### config.mk
export PLATFORM = sky130hd
export DESIGN_NAME = seg7_scan_driver_flat
export DESIGN_NICKNAME = d
export VERILOG_FILES = /design/src/rtl/seg7_pkg.sv /design/src/rtl/seg7_scan_driver_if.sv /design/src/rtl/hex_to_7seg.sv /design/src/rtl/seg7_scan_driver.sv /design/src/flat_wrapper.sv
export SDC_FILE = /design/constraint.sdc
export NUM_CORES = 1
export LEC_CHECK = 0
export BUFFER_PORTS_ARGS = -buffer_cell sky130_fd_sc_hd__buf_2
export CAP_MARGIN = 20
export CORE_UTILIZATION = 55
export DETAILED_ROUTE_END_ITERATION = 6
export PLACE_DENSITY = 0.8
export SLEW_MARGIN = 10
export SYNTH_ARGS = -nofsm -noshare
export SYNTH_HDL_FRONTEND = slang
export SYNTH_SLANG_ARGS = --single-unit
### constraint.sdc
create_clock -name clk_in -period 2.7 [get_ports clk_in]
set_input_delay 0.405 -clock clk_in [delete_from_list [all_inputs] [get_ports clk_in]]
set_output_delay 0.405 -clock clk_in [all_outputs]
set_load 0.03 [all_outputs]
### src/rtl/seg7_pkg.sv
// Shared constants and types for the seven-segment scan driver.
package seg7_pkg;

  localparam logic [6:0] SEG_OFF = 7'h7F;

  // Active-low segment patterns, bit0 = CA ... bit6 = CG; index 15 first
  localparam logic [15:0][6:0] SEG_LUT = {
    7'h0E, 7'h06, 7'h21, 7'h46, 7'h03, 7'h08, 7'h10, 7'h00,
    7'h78, 7'h02, 7'h12, 7'h19, 7'h30, 7'h24, 7'h79, 7'h40
  };

  typedef enum logic {BLANK, DRIVE} scan_phase_t;

endpackage

### src/rtl/seg7_scan_driver_if.sv
// Display-side bundle: scan strobe and frame inputs in, anode/segment pins out.
interface seg7_scan_driver_if #(
  parameter int unsigned N_DIGITS = 8
);
  logic                    scan_tick;
  logic [4*N_DIGITS-1:0]   value;
  logic [N_DIGITS-1:0]     dp_mask;
  logic [N_DIGITS-1:0]     digit_en;
  logic [N_DIGITS-1:0]     anodes;
  logic [6:0]              segments;
  logic                    dp;

  modport master (output scan_tick, value, dp_mask, digit_en,
                  input  anodes, segments, dp);
  modport slave  (input  scan_tick, value, dp_mask, digit_en,
                  output anodes, segments, dp);
endinterface

### src/rtl/hex_to_7seg.sv
// Combinational hex nibble to active-low seven-segment pattern.
module hex_to_7seg
  import seg7_pkg::*;
(
  input  logic [3:0] nibble,
  output logic [6:0] seg_c
);
  assign seg_c = SEG_LUT[nibble];
endmodule

### src/rtl/seg7_scan_driver.sv
// Time-multiplexes a hex frame onto an N-digit common-anode display.
// Optional macro SEG7_LEADING_ZERO_BLANK_EN darkens leading zero digits.
module seg7_scan_driver
  import seg7_pkg::*;
#(
  parameter int unsigned N_DIGITS = 8
)(
  input  logic                 clk_in,
  input  logic                 resetf,
  seg7_scan_driver_if.slave    bus
);
  localparam int unsigned IDX_W = $clog2(N_DIGITS);

  logic [IDX_W-1:0]          idx_q;
  logic [IDX_W-1:0]          idx_nxt_c;
  logic                      tick_q;
  logic                      edge_c;
  logic [N_DIGITS-1:0][3:0]  buf_val_q;
  logic [N_DIGITS-1:0]       buf_dp_q;
  logic [N_DIGITS-1:0]       buf_en_q;
  logic [N_DIGITS-1:0]       lz_mask_c;
  scan_phase_t               phase_q;
  logic [N_DIGITS-1:0]       anodes_q;
  logic [6:0]                segments_q;
  logic [6:0]                seg_c;
  logic                      dp_q;

  // The divider output is data: rising-edge detect only
  assign edge_c    = bus.scan_tick & ~tick_q;
  assign idx_nxt_c = (idx_q == IDX_W'(N_DIGITS - 1)) ? '0 : idx_q + IDX_W'(1);

`ifdef SEG7_LEADING_ZERO_BLANK_EN
  // Contiguous run of zero nibbles from the MSB down; digit 0 always shown
  always_comb begin : lz_scan
    logic run;
    run       = 1'b1;
    lz_mask_c = '0;
    for (int k = int'(N_DIGITS) - 1; k >= 1; k--) begin
      run          = run & (bus.value[4*k +: 4] == 4'h0);
      lz_mask_c[k] = run;
    end
  end
`else
  assign lz_mask_c = '0;
`endif

  hex_to_7seg u_dec (
    .nibble (buf_val_q[idx_q]),
    .seg_c  (seg_c)
  );

  // Scan FSM: an edge always blanks for one cycle before the next digit drives
  always_ff @(posedge clk_in or negedge resetf) begin
    if (!resetf) begin
      idx_q      <= '0;
      tick_q     <= 1'b0;
      buf_val_q  <= '0;
      buf_dp_q   <= '0;
      buf_en_q   <= '0;
      phase_q    <= BLANK;
      anodes_q   <= '1;
      segments_q <= SEG_OFF;
      dp_q       <= 1'b1;
    end else begin
      tick_q <= bus.scan_tick;
      if (edge_c) begin
        idx_q    <= idx_nxt_c;
        phase_q  <= BLANK;
        anodes_q <= '1;
        // Frame latched only at the wrap so a frame never mixes two values
        if (idx_nxt_c == '0) begin
          buf_val_q <= bus.value;
          buf_dp_q  <= bus.dp_mask;
          buf_en_q  <= bus.digit_en & ~lz_mask_c;
        end
      end else if (phase_q == BLANK) begin
        phase_q    <= DRIVE;
        anodes_q   <= buf_en_q[idx_q] ? ~(N_DIGITS'(1) << idx_q) : '1;
        segments_q <= seg_c;
        dp_q       <= ~buf_dp_q[idx_q];
      end
    end
  end

  assign bus.anodes   = anodes_q;
  assign bus.segments = segments_q;
  assign bus.dp       = dp_q;

endmodule

### src/flat_wrapper.sv
// flat-port wrapper written by rule: the top's interface ports become plain ports
module seg7_scan_driver_flat import seg7_pkg::*;
#(
  parameter int unsigned N_DIGITS = 8
)
  (clk_in, resetf, bus_scan_tick, bus_value, bus_dp_mask, bus_digit_en, bus_anodes, bus_segments, bus_dp);
  seg7_scan_driver_if #(.N_DIGITS(N_DIGITS)) bus_i ();
  input  logic clk_in;
  input  logic resetf;
  input wire logic [$bits(bus_i.scan_tick)-1:0] bus_scan_tick;
  input wire logic [$bits(bus_i.value)-1:0] bus_value;
  input wire logic [$bits(bus_i.dp_mask)-1:0] bus_dp_mask;
  input wire logic [$bits(bus_i.digit_en)-1:0] bus_digit_en;
  output wire logic [$bits(bus_i.anodes)-1:0] bus_anodes;
  output wire logic [$bits(bus_i.segments)-1:0] bus_segments;
  output wire logic [$bits(bus_i.dp)-1:0] bus_dp;
  assign bus_i.scan_tick = bus_scan_tick;
  assign bus_i.value = bus_value;
  assign bus_i.dp_mask = bus_dp_mask;
  assign bus_i.digit_en = bus_digit_en;
  assign bus_anodes = bus_i.anodes;
  assign bus_segments = bus_i.segments;
  assign bus_dp = bus_i.dp;
  seg7_scan_driver #(.N_DIGITS(N_DIGITS)) u_core (.clk_in(clk_in), .resetf(resetf), .bus(bus_i));
endmodule
Word-level counts from Yosys, hierarchy flattened --
Memory sizes are Yosys's and may differ from the RTL's. A register that Yosys moved wholly into a read port is not among the register bits. Index checks and enable logic that the tools add are counted.
Storage, ports and cells: bits in registers 62, bits in read-only memories 112, input bits 51, output and inout bits 16, logic and storage cells 42, memories kept 1
Cells by class: add/subtract/negate cells 1, order comparisons 1, equality and inequality tests 2, shift operators 1, multiplexer cells 11, bitwise gates (word level) 6, reduce and logical (&&, ||, !) cells 4
Memory list:
- (no name shown) | words 16, width 7, read ports 1, clocked after Yosys merged registers in 1, wr ports 0, RTL line hex_to_7seg.sv:8 | assign seg_c = SEG_LUT[nibble];
Operator list (number):
- two-way mux 8 bit | 3
- binary-select mux 4 bit (select 3 bit) | 1
- inverter 8 bit | 1
- left shift 1 x 3 -> 8 bit, first input constant | 1
- binary-select mux 1 bit (select 3 bit) | 2
- less-than comparator 3 x 4 -> 1 bit, second input constant | 1
- two-way mux 4 bit | 1
- inverter 1 bit | 4
- AND reduction 2 bit | 2
- adder 3 x 1 -> 3 bit, second input constant | 1
- == test 3 bit, second input constant | 1
- logical NOT 3 bit | 1
- two-way mux 1 bit | 3
- two-way mux 3 bit | 1
- inequality test 2 x 1 -> 1 bit, second input constant | 1
- bitwise AND 1 bit | 1
- logical NOT 1 bit | 1

Depth between registers and ports, before layout --
depth in word-level cells 5, depth in mapped cells 10, depth with buffers taken out 8

Cells and area by module --
From an unflattened synthesis, not the netlist that was laid out.
Unflattened totals: cell total of the unflattened synthesis 249, area, all modules 3517.1 um^2
Modules (own cells, without submodules):
- seg7_scan_driver | times used 1, cells an instance 217, area each 3241.9 um^2, seq. area each 1746.7 um^2
- hex_to_7seg | times used 1, cells an instance 32, area each 275.3 um^2, seq. area each 0.0 um^2

Worst setup path before layout --
Ideal clock, no wire load.
path type register to register, start point register u_core.idx_q[0], end point register u_core.segments_q[3] (netlist: u_core.bus.segments[3]), setup time 0.098 ns, arrival time 2.182 ns, setup slack 0.419 ns, cell stages (with the launch flop) 9, buffers on the path 2, period minus slack after synthesis 2.281 ns, cell sequence dfrtp_1 -> buf_6 -> buf_12 -> mux4_1 -> mux2i_2 -> inv_1 -> ha_1 -> a2111oi_2 -> a211oi_1
Between the ends: cells in the longest elaborated chain, start to end 2
Ends and longest elaborated chain:
- start: declaration | RTL line seg7_scan_driver.sv:14 | logic [IDX_W-1:0] idx_q;
- start signal: assignment | RTL line seg7_scan_driver.sv:67 | idx_q <= idx_nxt_c;
- binary-select mux 4 bit (select 3 bit) | RTL line seg7_scan_driver.sv:48 | .nibble (buf_val_q[idx_q]),
- two-way mux 4 bit (not written as such) | RTL line seg7_scan_driver.sv:48
- end: declaration | RTL line seg7_scan_driver.sv:24 | logic [6:0] segments_q;
Every way passes these cells. The select of a mux whose other input is x is not followed. A chain may end at the register's enable or synchronous reset.

Worst setup path in the final report --
Same ends and word-level chain as after synthesis.

==> flow_summary.json <==
{
  "core_area_um2": 5886,
  "clockBufferDepth": 2,
  "maxSlewViolCount": 0,
  "synth_area_leaders": "dfrtp_1 (40%), mux2_2 (16%), dfstp_2 (13%)",
  "synth_seq_area_share_pct": 52.09,
  "wl_per_cell_um": 15.73,
  "ys_ff_latch": 69,
  "pwr-share-seq_pct": 40.2,
  "p_leak_nw": 1.890,
  "max_freq_mhz": 424.3,
  "first_global_vias": 2043,
  "synth_top_area_share_pct": 39.55,
  "avgSynthCellArea_um2": 13.74,
  "rsz0062_at_grt": "false",
  "ys_types": 36,
  "port_buffers": 66,
  "drt-vias-per-instance": 5.472,
  "yosysTopAreaCell": "dfrtp_1",
  "slew_headroom_pct": 42.13,
  "row_count": 28,
  "ios": 67,
  "clkSinkCount": 69,
  "critPathLaunchType": "register",
  "power_frac_clock_pct": 21.2,
  "synth_fp_nets": 308,
  "antennaDiodeCount": 0,
  "dpl_cell_area_um2": 3750,
  "internal_power_mw": 2.627,
  "swShare_pct": 34.11,
  "cts-buffers-inserted": 9,
  "yosys_warnings": 0,
  "synthTopCellsByCount": "dfrtp_1 (53), mux2_2 (49), nand2_1 (20)",
  "cts-root-buf": "clkbuf_8",
  "clock_latency_ns": 0.34,
  "syn_area_um2": 3353,
  "p_sw_mw": 1.360,
  "die-area_um2": 6413,
  "grt.overflow.total": 0,
  "wl_mm": 6.196,
  "cts_setup_buffers": 0,
  "final.setup.worst_slack_ns": 0.3433,
  "die_width_um": 80.08,
  "route.vias.total": 2156,
  "cp.arrival_ns": 2.61,
  "grt.total_usage_pct": 21.33,
  "powerDensity_nw_per_um2": 1010,
  "clkTransAtPathRegs_ns": 0.07,
  "setup_tns_ns": 0,
  "grt_pass1_wl_mm": 9.963,
  "cts_hold_buf": 0,
  "worst_slew_pin_slew_ns": 0.8681,
  "violations": "DRC",
  "ir_worst_vdd_mv": 0.5380,
  "fillers": 442,
  "hpwl_mm": 4.395,
  "area_growth_pct": 17.69,
  "synth_edf_count": 0,
  "ant_nets": 0,
  "hold_class": "in2reg",
  "final_cell_area_um2": 3946,
  "drive_gt1_share_pct": 51.41,
  "required_ns": 2.95,
  "fin_crit_ns": 2.357,
  "cp_max_fo": 7,
  "routabilityCongestion": 0.8853,
  "status": "finished, violations left",
  "clock-skew-final_ns": 0.007131,
  "start_util_pct": 56.97,
  "drc": 3,
  "critPathKind": "reg2reg",
  "cts_max_level": 3,
  "hold_viol": 0,
  "synth_flop_cell": "dfrtp_1",
  "yosysMostFrequentCell": "dfrtp_1",
  "die_h_um": 80.08,
  "maxCapViolCount": 0,
  "setup-violations-final": 0,
  "tritoncts": "done",
  "p_comb_share_pct": 38.6,
  "drt-pass1-iter-count": 7,
  "pre_cts_slack_ns": 0.3762,
  "post_cts_resized": 0,
  "ys_async_sr_fraction_pct": 100.0,
  "min_period_over_period_pct": 87.29,
  "drt_iter0_markers": 103,
  "worstSetupEndpointType": "register",
  "antenna_found_initial": 0,
  "syn_inst": 244,
  "grt_max_degree": 70,
  "final_nets": 378
}
-- kinds of logic after synthesis --
family	synth area share [%]
flip-flops	52.09
multiplexers	28.13
AND/OR/NAND/NOR	5.672
AO/OA/AOI/OAI	5.709
buffers and inverters	3.283
adder cells (fa/ha/maj)	4.851
XOR/XNOR	0.2612
-- layer usage --
metal | share of wire (%) | GRT usage, % | vias up
met5 | 0 | 0 | -
met4 | 1.9 | 8.571 | 0
met3 | 4.7 | 6.364 | 11
met2 | 49 | 33.08 | 57
met1 | 45 | 28.16 | 1065
li1 | - | - | 1023
-- per-stage QoR --
stage / utilization, % / power (mW) / instances / hold slack [ns]
2_1_floorplan: - / 2.819 / 244 / 0.1094
3_3_place_gp: 63.71 / 3.086 / 378 / 0.4572
3_5_place_dp: 63.71 / 3.157 / 378 / 0.4575
4_1_cts: 67.05 / 4.006 / 394 / 0.1620
5_1_grt: 67.05 / 4.232 / 394 / 0.1596
6_report: 67.05 / 3.986 / 394 / 0.1773
-- power groups by stage --
stage / sequential (mW) / clock (mW) / combinational (mW)
2_1_floorplan: 1.67 / 0 / 1.15
3_3_place_gp: 1.60 / 0 / 1.49
4_1_cts: 1.60 / 0.856 / 1.55
3_5_place_dp: 1.62 / 0 / 1.54
6_report: 1.60 / 0.844 / 1.54
5_1_grt: 1.64 / 0.909 / 1.69
-- worst max-delay path, cell delays in order (launching register included) --
cell	delay (ns)
dfrtp_1	0.48
mux4_1	0.61
mux2i_2	0.33
inv_1	0.13
ha_1	0.27
a2111oi_2	0.35
a211oi_1	0.09
-- worst paths after layout --
kind | start | depth (start not counted) | slack, ns | endpoint
max reg2reg | u_core.idx_q[0] | 6 | 0.34 | u_core.bus.segments[3]
max | u_core.idx_q[0] | 6 | 0.34 | u_core.bus.segments[3]
max in group asynchronous | resetf | 2 | 1.87 | u_core.tick_q
min reg2reg | u_core.bus.segments[2] | 2 | 0.47 | u_core.bus.segments[2]
min in group asynchronous | resetf | 2 | 0.25 | u_core.idx_q[1]
min | bus_scan_tick | 1 | 0.18 | u_core.tick_q
-- sequential cells by signal, indices dropped and copies added, names as in the netlist --
| register | flops |
|---|---|
| u_core.bus.anodes | 8 |
| u_core.buf_en_q | 8 |
| u_core.buf_val_q | 32 |
| u_core.tick_q | 1 |
| u_core.buf_dp_q | 8 |
| u_core.bus.segments | 7 |
| u_core.bus.dp | 1 |
| u_core.idx_q | 3 |
| u_core.phase_q | 1 |
-- cell usage in the layout, fill, tap and decap left out, types with 3 or more instances in the layout --
cell / n
a21oi_1: 5
a31oi_1: 3
buf_2: 66
buf_4: 4
clkbuf_1: 4
clkbuf_8: 11
dfrtp_1: 53
dfstp_2: 16
ha_1: 13
inv_1: 7
mux2_2: 49
mux4_1: 6
mux4_2: 6
nand2_1: 19
nor2_1: 16
o21ai_0: 6
o21ai_1: 3
o22ai_1: 6
-- layout make-up --
| type | count | area (um^2) | area share (%) |
|---|---|---|---|
| Sequential cell | 69 | 1747 | 44.26 |
| Clock inverter | 1 | 30.03 | 0.7609 |
| Inverter | 8 | 30.03 | 0.7609 |
| Clock buffer | 15 | 166.4 | 4.217 |
| Timing Repair Buffer | 71 | 380.4 | 9.639 |
| Tap cell | 75 | 93.84 | 2.378 |
| Multi-Input combinational cell | 155 | 1499 | 37.98 |
No activity file was read; power rests on OpenSTA's default activity.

===============

Task to complete - Where the line holding "assign bus_dp = bus_i.dp;" appears in the listing above, start reproducing exactly, and end with the line holding "- inverter 1 bit | 4".

Response to the exercise -
  assign bus_dp = bus_i.dp;
  seg7_scan_driver #(.N_DIGITS(N_DIGITS)) u_core (.clk_in(clk_in), .resetf(resetf), .bus(bus_i));
endmodule
Word-level counts from Yosys, hierarchy flattened --
Memory sizes are Yosys's and may differ from the RTL's. A register that Yosys moved wholly into a read port is not among the register bits. Index checks and enable logic that the tools add are counted.
Storage, ports and cells: bits in registers 62, bits in read-only memories 112, input bits 51, output and inout bits 16, logic and storage cells 42, memories kept 1
Cells by class: add/subtract/negate cells 1, order comparisons 1, equality and inequality tests 2, shift operators 1, multiplexer cells 11, bitwise gates (word level) 6, reduce and logical (&&, ||, !) cells 4
Memory list:
- (no name shown) | words 16, width 7, read ports 1, clocked after Yosys merged registers in 1, wr ports 0, RTL line hex_to_7seg.sv:8 | assign seg_c = SEG_LUT[nibble];
Operator list (number):
- two-way mux 8 bit | 3
- binary-select mux 4 bit (select 3 bit) | 1
- inverter 8 bit | 1
- left shift 1 x 3 -> 8 bit, first input constant | 1
- binary-select mux 1 bit (select 3 bit) | 2
- less-than comparator 3 x 4 -> 1 bit, second input constant | 1
- two-way mux 4 bit | 1
- inverter 1 bit | 4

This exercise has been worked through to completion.